(Saved entries)
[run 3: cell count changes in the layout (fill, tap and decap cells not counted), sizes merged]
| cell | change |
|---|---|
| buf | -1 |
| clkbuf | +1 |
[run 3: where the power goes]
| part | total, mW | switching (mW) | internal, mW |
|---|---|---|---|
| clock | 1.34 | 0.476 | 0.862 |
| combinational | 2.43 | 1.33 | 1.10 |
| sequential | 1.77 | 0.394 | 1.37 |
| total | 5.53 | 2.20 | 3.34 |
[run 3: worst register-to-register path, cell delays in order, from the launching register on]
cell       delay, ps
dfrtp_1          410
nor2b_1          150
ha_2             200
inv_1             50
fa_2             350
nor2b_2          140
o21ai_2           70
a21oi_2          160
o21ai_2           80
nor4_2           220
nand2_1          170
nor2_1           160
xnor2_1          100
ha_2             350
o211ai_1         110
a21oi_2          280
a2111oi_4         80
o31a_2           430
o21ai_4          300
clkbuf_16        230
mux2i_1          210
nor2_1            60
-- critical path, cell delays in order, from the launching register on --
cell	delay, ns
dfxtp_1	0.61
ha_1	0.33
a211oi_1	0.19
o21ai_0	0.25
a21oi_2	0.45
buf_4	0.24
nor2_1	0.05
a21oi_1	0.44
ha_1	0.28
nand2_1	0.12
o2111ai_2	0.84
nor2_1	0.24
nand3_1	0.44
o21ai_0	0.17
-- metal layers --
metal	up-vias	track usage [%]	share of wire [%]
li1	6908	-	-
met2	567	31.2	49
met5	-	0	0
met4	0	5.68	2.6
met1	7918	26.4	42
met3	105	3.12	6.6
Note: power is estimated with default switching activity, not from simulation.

> What to do: Only the lines from the one with "1.33 | 1.10 |" through the final line above belong in the answer, each reproduced word for word.

> Result of this task:
| combinational | 2.43 | 1.33 | 1.10 |
| sequential | 1.77 | 0.394 | 1.37 |
| total | 5.53 | 2.20 | 3.34 |
[run 3: worst register-to-register path, cell delays in order, from the launching register on]
cell       delay, ps
dfrtp_1          410
nor2b_1          150
ha_2             200
inv_1             50
fa_2             350
nor2b_2          140
o21ai_2           70
a21oi_2          160
o21ai_2           80
nor4_2           220
nand2_1          170
nor2_1           160
xnor2_1          100
ha_2             350
o211ai_1         110
a21oi_2          280
a2111oi_4         80
o31a_2           430
o21ai_4          300
clkbuf_16        230
mux2i_1          210
nor2_1            60
-- critical path, cell delays in order, from the launching register on --
cell	delay, ns
dfxtp_1	0.61
ha_1	0.33
a211oi_1	0.19
o21ai_0	0.25
a21oi_2	0.45
buf_4	0.24
nor2_1	0.05
a21oi_1	0.44
ha_1	0.28
nand2_1	0.12
o2111ai_2	0.84
nor2_1	0.24
nand3_1	0.44
o21ai_0	0.17
-- metal layers --
metal	up-vias	track usage [%]	share of wire [%]
li1	6908	-	-
met2	567	31.2	49
met5	-	0	0
met4	0	5.68	2.6
met1	7918	26.4	42
met3	105	3.12	6.6
Note: power is estimated with default switching activity, not from simulation.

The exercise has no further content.